"Indexing is absolutely compatible with impact. Index funds are not." An interview with Josh Levin of OpenInvest
When I first heard about OpenInvest a few years ago, I was intrigued by their combination of a digital platform for customizing portfolios to investors’ unique ESG and impact investing desires while also letting those investors vote their shares via their smartphones. Since they are based in San Francisco, I went to meet them in person. It’s been a pleasure getting to know Josh Levin, Co-Founder of OpenInvest over the past few years. Just as fun has been watching them open up their platform to RIAs so that advisors could take advantage of the values customization technology. Though we agree on almost all of the big picture items, we don’t always agree on the details. I hope you enjoy this spirited conversation as much as I did.
Sonya: I like to ask everyone- what was your impact investing a-ha moment?

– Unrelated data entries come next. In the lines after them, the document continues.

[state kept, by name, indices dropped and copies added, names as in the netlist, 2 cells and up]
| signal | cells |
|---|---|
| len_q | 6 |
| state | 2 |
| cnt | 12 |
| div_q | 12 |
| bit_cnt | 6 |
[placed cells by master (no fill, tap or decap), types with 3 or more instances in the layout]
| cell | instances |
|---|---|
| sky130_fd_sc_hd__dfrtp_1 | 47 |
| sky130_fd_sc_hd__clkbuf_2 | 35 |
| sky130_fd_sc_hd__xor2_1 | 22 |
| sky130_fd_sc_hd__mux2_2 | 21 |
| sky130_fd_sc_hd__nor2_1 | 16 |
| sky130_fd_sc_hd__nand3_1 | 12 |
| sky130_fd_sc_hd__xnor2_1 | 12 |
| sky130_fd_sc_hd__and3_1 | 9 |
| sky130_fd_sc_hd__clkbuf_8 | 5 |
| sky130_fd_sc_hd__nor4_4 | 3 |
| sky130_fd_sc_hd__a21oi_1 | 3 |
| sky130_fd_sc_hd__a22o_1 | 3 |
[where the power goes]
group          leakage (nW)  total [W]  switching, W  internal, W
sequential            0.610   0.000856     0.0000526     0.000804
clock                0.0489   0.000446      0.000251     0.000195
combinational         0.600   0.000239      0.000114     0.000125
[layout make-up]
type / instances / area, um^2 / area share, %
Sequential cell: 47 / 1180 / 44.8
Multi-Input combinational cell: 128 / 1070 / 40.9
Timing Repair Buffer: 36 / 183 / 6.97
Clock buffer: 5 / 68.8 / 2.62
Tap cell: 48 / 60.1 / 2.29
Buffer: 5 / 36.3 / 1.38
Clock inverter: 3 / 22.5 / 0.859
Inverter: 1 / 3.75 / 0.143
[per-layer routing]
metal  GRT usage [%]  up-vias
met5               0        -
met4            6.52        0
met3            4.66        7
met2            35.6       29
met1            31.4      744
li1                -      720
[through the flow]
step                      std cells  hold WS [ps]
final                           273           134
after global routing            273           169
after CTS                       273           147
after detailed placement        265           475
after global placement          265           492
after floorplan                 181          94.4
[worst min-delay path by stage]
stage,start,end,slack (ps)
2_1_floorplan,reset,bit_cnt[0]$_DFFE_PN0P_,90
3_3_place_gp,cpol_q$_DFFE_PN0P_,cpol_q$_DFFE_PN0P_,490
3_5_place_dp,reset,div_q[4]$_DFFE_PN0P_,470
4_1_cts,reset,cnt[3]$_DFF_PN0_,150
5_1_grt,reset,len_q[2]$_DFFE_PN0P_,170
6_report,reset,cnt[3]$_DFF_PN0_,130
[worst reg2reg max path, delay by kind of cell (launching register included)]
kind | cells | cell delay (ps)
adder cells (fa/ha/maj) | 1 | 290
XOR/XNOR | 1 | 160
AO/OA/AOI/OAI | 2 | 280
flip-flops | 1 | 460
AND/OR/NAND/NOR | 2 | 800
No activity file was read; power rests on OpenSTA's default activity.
`config.mk`:
```
export PLATFORM = sky130hd
export DESIGN_NAME = bp_redirect_scheduler_flat
export DESIGN_NICKNAME = d
export VERILOG_FILES = /design/src/rtl/bp_redirect_scheduler_if.sv /design/src/rtl/bp_redirect_scheduler.sv /design/src/flat_wrapper.sv
export SDC_FILE = /design/constraint.sdc
export NUM_CORES = 1
export LEC_CHECK = 0
export ABC_AREA = 1
export CELL_PAD_IN_SITES_DETAIL_PLACEMENT = 1
export CELL_PAD_IN_SITES_GLOBAL_PLACEMENT = 1
export CORE_ASPECT_RATIO = 2
export CORE_MARGIN = 1.5
export CORE_UTILIZATION = 41
export CTS_CLUSTER_DIAMETER = 50
export DETAILED_ROUTE_END_ITERATION = 8
export PLACE_DENSITY_LB_ADDON = 0.05
export SLEW_MARGIN = 20
export SYNTH_ARGS = -nofsm -noshare
export SYNTH_HDL_FRONTEND = slang
export SYNTH_SLANG_ARGS = --single-unit
```
`constraint.sdc`:
```
create_clock -name clk -period 6.12 [get_ports clk]
set_input_delay 0.612 -clock clk [delete_from_list [all_inputs] [get_ports clk]]
set_output_delay 0.612 -clock clk [all_outputs]
set_load 0.03 [all_outputs]
```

It became obvious to me that we couldn't rope off the world's remaining wild places. In order to protect them in the long run, it is essential to foster sustainable economic development for the people who live in and around the world's biodiversity centers.
Josh: To be honest, it's been more of an evolution, which continues to this day. The closest thing to an "a-ha" would be around social enterprise more generally.

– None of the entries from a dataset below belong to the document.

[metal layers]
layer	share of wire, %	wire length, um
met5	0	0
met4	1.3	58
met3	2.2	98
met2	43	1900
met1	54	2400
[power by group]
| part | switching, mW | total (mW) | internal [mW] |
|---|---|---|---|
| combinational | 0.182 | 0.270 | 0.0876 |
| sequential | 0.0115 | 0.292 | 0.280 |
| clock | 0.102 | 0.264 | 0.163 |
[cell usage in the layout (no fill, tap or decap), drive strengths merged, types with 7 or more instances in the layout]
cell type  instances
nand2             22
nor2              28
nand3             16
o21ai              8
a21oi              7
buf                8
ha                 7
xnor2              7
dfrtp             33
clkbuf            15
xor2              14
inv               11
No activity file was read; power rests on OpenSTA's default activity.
**config.mk**
```make
export PLATFORM = sky130hd
export DESIGN_NAME = fifo_wr_arbiter
export DESIGN_NICKNAME = d
export VERILOG_FILES = /design/src/rtl/fifo_arb_pkg.sv /design/src/rtl/fifo_wr_arbiter_rr_pick.sv /design/src/rtl/fifo_wr_arbiter.sv
export SDC_FILE = /design/constraint.sdc
export NUM_CORES = 1
export LEC_CHECK = 0
export BUFFER_PORTS_ARGS = -buffer_cell sky130_fd_sc_hd__buf_2
export CORE_MARGIN = 5
export CORE_UTILIZATION = 42
export CTS_CLUSTER_SIZE = 40
export DETAILED_ROUTE_END_ITERATION = 6
export PLACE_DENSITY = 0.79
export SLEW_MARGIN = 20
export SYNTH_ARGS = -nofsm -noshare
export SYNTH_HDL_FRONTEND = slang
export SYNTH_SLANG_ARGS = --single-unit
```
**constraint.sdc**
```tcl
create_clock -name clk -period 2.34 [get_ports clk]
set_input_delay 0 -clock clk [delete_from_list [all_inputs] [get_ports clk]]
set_output_delay 0 -clock clk [all_outputs]
set_load 0.005 [all_outputs]
```
**src/rtl/fifo_arb_pkg.sv**
```systemverilog
// fifo_arb_pkg
// Shared types and helpers for the FIFO write-port arbiter.
//   arb_state_e : arbiter FSM states (IDLE, LOCKED)
//   STAT_W      : width of each per-requester beat counter
//   mod_inc     : increment modulo n, used to advance the round-robin pointer
package fifo_arb_pkg;

  typedef enum logic {
    IDLE   = 1'b0,
    LOCKED = 1'b1
  } arb_state_e;

  localparam int STAT_W = 16;

  function automatic int unsigned mod_inc(input int unsigned v, input int unsigned n);
    return (v + 1 >= n) ? 0 : v + 1;
  endfunction

endpackage

```
**src/rtl/fifo_wr_arbiter_rr_pick.sv**
```systemverilog
// rr_pick
// Purely combinational rotating priority encoder. Searches i_req starting at
// index i_ptr, moving upward and wrapping modulo NUM_REQ, and returns the
// first set bit.
//   i_req [NUM_REQ]  request vector
//   i_ptr [IDX_W]    index holding highest priority
//   o_idx [IDX_W]    winning index (0 when o_any is low)
//   o_any            at least one request present
module rr_pick #(
  parameter  int NUM_REQ = 4,
  localparam int IDX_W   = $clog2(NUM_REQ)
) (
  input  logic [NUM_REQ-1:0] i_req,
  input  logic [IDX_W-1:0]   i_ptr,
  output logic [IDX_W-1:0]   o_idx,
  output logic               o_any
);

  always_comb begin
    logic [IDX_W-1:0] v_cand;
    v_cand = '0;
    o_idx  = '0;
    o_any  = |i_req;
    // Walk from the lowest priority offset down to offset 0 so the
    // closest requester to i_ptr is the last one written and wins.
    for (int k = NUM_REQ - 1; k >= 0; k--) begin
      v_cand = IDX_W'((int'(i_ptr) + k) % NUM_REQ);
      if (i_req[v_cand]) o_idx = v_cand;
    end
  end

endmodule

```
**src/rtl/fifo_wr_arbiter.sv**
```systemverilog
// fifo_wr_arbiter
// Round-robin, packet-locking arbiter sharing the single write port of a
// FIFO between NUM_REQ producers. A winner keeps the port until it delivers
// a beat with req_last. Grants are combinational (zero-cycle latency) and
// are withheld entirely while fifo_full is high.
//
// Ports
//   clk, rst        clock, synchronous active-high reset
//   req_valid[N]    per-requester beat valid
//   req_last[N]     per-requester last beat of packet (qualified by valid)
//   req_data[N*W]   packed beats, requester i at [i*DATA_W +: DATA_W]
//   req_ready[N]    one-hot-or-zero accept
//   fifo_full       FIFO full flag (registered inside the FIFO)
//   fifo_wr         FIFO write strobe
//   fifo_din[W]     FIFO write data, 0 when fifo_wr is low
//   owner           current / last granted requester index
//   locked          FSM state: high while a multi-beat packet is open
//
// Optional feature, enabled by defining FIFO_WR_ARB_STATS_EN:
//   stat_clr        clear all beat counters (wins over a same-cycle increment)
//   stat_cnt[N*16]  per-requester saturating counts of accepted beats
module fifo_wr_arbiter
  import fifo_arb_pkg::*;
#(
  parameter int NUM_REQ = 4,
  parameter int DATA_W  = 8
) (
  input  logic                        clk,
  input  logic                        rst,
  input  logic [NUM_REQ-1:0]          req_valid,
  input  logic [NUM_REQ-1:0]          req_last,
  input  logic [NUM_REQ*DATA_W-1:0]   req_data,
  output logic [NUM_REQ-1:0]          req_ready,
  input  logic                        fifo_full,
  output logic                        fifo_wr,
  output logic [DATA_W-1:0]           fifo_din,
  output logic [$clog2(NUM_REQ)-1:0]  owner,
  output logic                        locked
`ifdef FIFO_WR_ARB_STATS_EN
  ,
  input  logic                        stat_clr,
  output logic [NUM_REQ*STAT_W-1:0]   stat_cnt
`endif
);

  localparam int IDX_W = $clog2(NUM_REQ);

  arb_state_e       r_state;
  arb_state_e       w_state_nxt;
  logic [IDX_W-1:0] r_rr_ptr;
  logic [IDX_W-1:0] r_owner;
  logic [IDX_W-1:0] w_pick_idx;
  logic             w_pick_any;
  logic [IDX_W-1:0] w_sel;

  rr_pick #(.NUM_REQ(NUM_REQ)) u_rr_pick (
    .i_req (req_valid),
    .i_ptr (r_rr_ptr),
    .o_idx (w_pick_idx),
    .o_any (w_pick_any)
  );

  // Handshake: a beat from requester i moves on the posedge where
  // req_valid[i] & req_ready[i] is high; that same edge is the FIFO's write.
  // fifo_wr is therefore exactly "a beat was accepted this cycle".
  always_comb begin
    req_ready   = '0;
    fifo_wr     = 1'b0;
    fifo_din    = '0;
    w_state_nxt = r_state;
    w_sel       = (r_state == LOCKED) ? r_owner : w_pick_idx;
    if (!rst && !fifo_full) begin
      case (r_state)
        IDLE: begin
          if (w_pick_any) begin
            req_ready[w_pick_idx] = 1'b1;
            fifo_wr               = 1'b1;
            if (!req_last[w_pick_idx]) w_state_nxt = LOCKED;
          end
        end
        LOCKED: begin
          // The owner is offered ready even before it presents a beat.
          req_ready[r_owner] = 1'b1;
          if (req_valid[r_owner]) begin
            fifo_wr = 1'b1;
            if (req_last[r_owner]) w_state_nxt = IDLE;
          end
        end
        default: w_state_nxt = IDLE;
      endcase
    end
    if (fifo_wr) fifo_din = req_data[w_sel*DATA_W +: DATA_W];
  end

  always_ff @(posedge clk) begin
    if (rst) r_state <= IDLE;
    else     r_state <= w_state_nxt;
  end

  // Pointer only advances when a packet completes, so the finishing
  // requester becomes lowest priority for the next arbitration.
  always_ff @(posedge clk) begin
    if (rst) begin
      r_rr_ptr <= '0;
      r_owner  <= '0;
    end else if (fifo_wr) begin
      r_owner <= w_sel;
      if (req_last[w_sel]) r_rr_ptr <= IDX_W'(mod_inc(32'(w_sel), NUM_REQ));
    end
  end

  assign owner  = r_owner;
  assign locked = (r_state == LOCKED);

`ifdef FIFO_WR_ARB_STATS_EN
  logic [STAT_W-1:0] r_stat_cnt [NUM_REQ];

  for (genvar gi = 0; gi < NUM_REQ; gi++) begin : g_stat
    always_ff @(posedge clk) begin
      if (rst || stat_clr)
        r_stat_cnt[gi] <= '0;
      else if (req_valid[gi] && req_ready[gi] && (r_stat_cnt[gi] != {STAT_W{1'b1}}))
        r_stat_cnt[gi] <= r_stat_cnt[gi] + 1'b1;
    end
    assign stat_cnt[gi*STAT_W +: STAT_W] = r_stat_cnt[gi];
  end
`endif

endmodule

```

Ever since I was a toddler, I've felt a strong personal and spiritual connectedness to the environment - particularly forests. I pursued that passion as an adult. In 2003-2004, I worked for Conservation International in Cambodia, managing the "camera trapping" program doing traditional environmental law enforcement: tracking species, and arresting poachers and illegal loggers. The problem was, most of the folks we arrested were poor, local farmers, looking to make raise a little cash. The few times we could catch larger, organized criminals, we couldn't successfully prosecute them through the corrupt court system. It became obvious to me that we couldn't rope off the world's remaining wild places. In order to protect them in the long run, it is essential to foster sustainable economic development for the people who live in and around the world's biodiversity centers.
This experience put me into social enterprise, which was a very new concept at the time. I was granted the Catherine B. Reynolds Fellowship for Social Enterprise to attend NYU Stern for my MBA - a program famous for its Wall Street focus. When I graduated in 2009, I started working in sustainable finance.
Sonya: Recently I wrote about index funds, questioning whether they are compatible with Impact Investing. What are your thoughts?
In the 21st century, funds are not the impact solution. They're the bottleneck. The ESG industry will thrive, but it will monetize through other means.
Sonya: Tell me more about how you approach shareholder voting without the proxy voting mechanisms that funds have.
Josh: Clients and advisors get alerts when there's a shareholder resolution relevant to their personal values. They receive a summary and can swipe right through their queue, directly engaging in board-level decision making. Any votes they don’t act on default to ESG/SRI guidance.
Sonya: Some folks in the impact and responsible investing industry argue that many facets of capitalism have brought environmental and social destruction, and those same issues are reflected in a traditional stock market index. They ask why we should be benchmarking to an index if that index is reflective of a broken system. Your thoughts?
Josh: We tried the alternative to capitalism. It's called Bolshevism. Didn't work out that well.
Then there's the utopian approach. You can invest all your money in small co-ops and other social experiments. This is great both for the borrowers, the intermediaries, and the investor's cocktail party stories. But it's simply not scalable. Meanwhile, history is marching on and writing itself without you.
Sonya: Hmm, not sure I agree there – small corporations not listed in the indexes, loans to small businesses can both be impactful and relatively scalable. Go on though.
Josh: Hold that thought. But when it comes to large cap, no one can say that large corporations aren't having an impact - whether you like it or not. They employ hundreds of thousands of people, they cut down forests, they plant forests, they reshape our lives with technology, etc., and they are only getting bigger. More technology supports larger systems. This is just the reality from the 100-thousand foot point-of-view.
But it also gives us bigger opportunities for impact. Changing the bathroom policy in a S&P100 company will affect far more people than all the impact-investor privately backed social enterprises in history...combined. In order to stay competitive, these companies raise money from all of us. They socialize themselves. We all have votes, we all have a say over the most powerful entities in human history. There is a socialism embedded in late-modern capitalism. There is a global democracy that already exists, and it is not in politics, but in global capital markets.
With current technologies - new media and dynamic custom indexing - there's no reason that all the shareholders in Apple, for example, can't have a conversation about what their company should be doing.
Sonya: OK, but OpenInvest bucks convention in many ways yet sticks to this old school idea that an artificially created index is the gold standard for portfolio allocations and performance. Why?
Josh: Great – this is the “hold that thought” I mentioned before.
It sounds like we might be talking about which index you choose – e.g. small cap vs. large cap, etc. etc. We can also overlay customization on someone else’s alpha as the benchmark. With technology, the best ESG thinking can be overlaid on the best financial thinking. Let the ESG analysts focus on what they do best, and let the finance experts – human or automated – do what they do best.
Sonya: Thank you so much for taking the time to share your thoughts with me. It’s been a pleasure!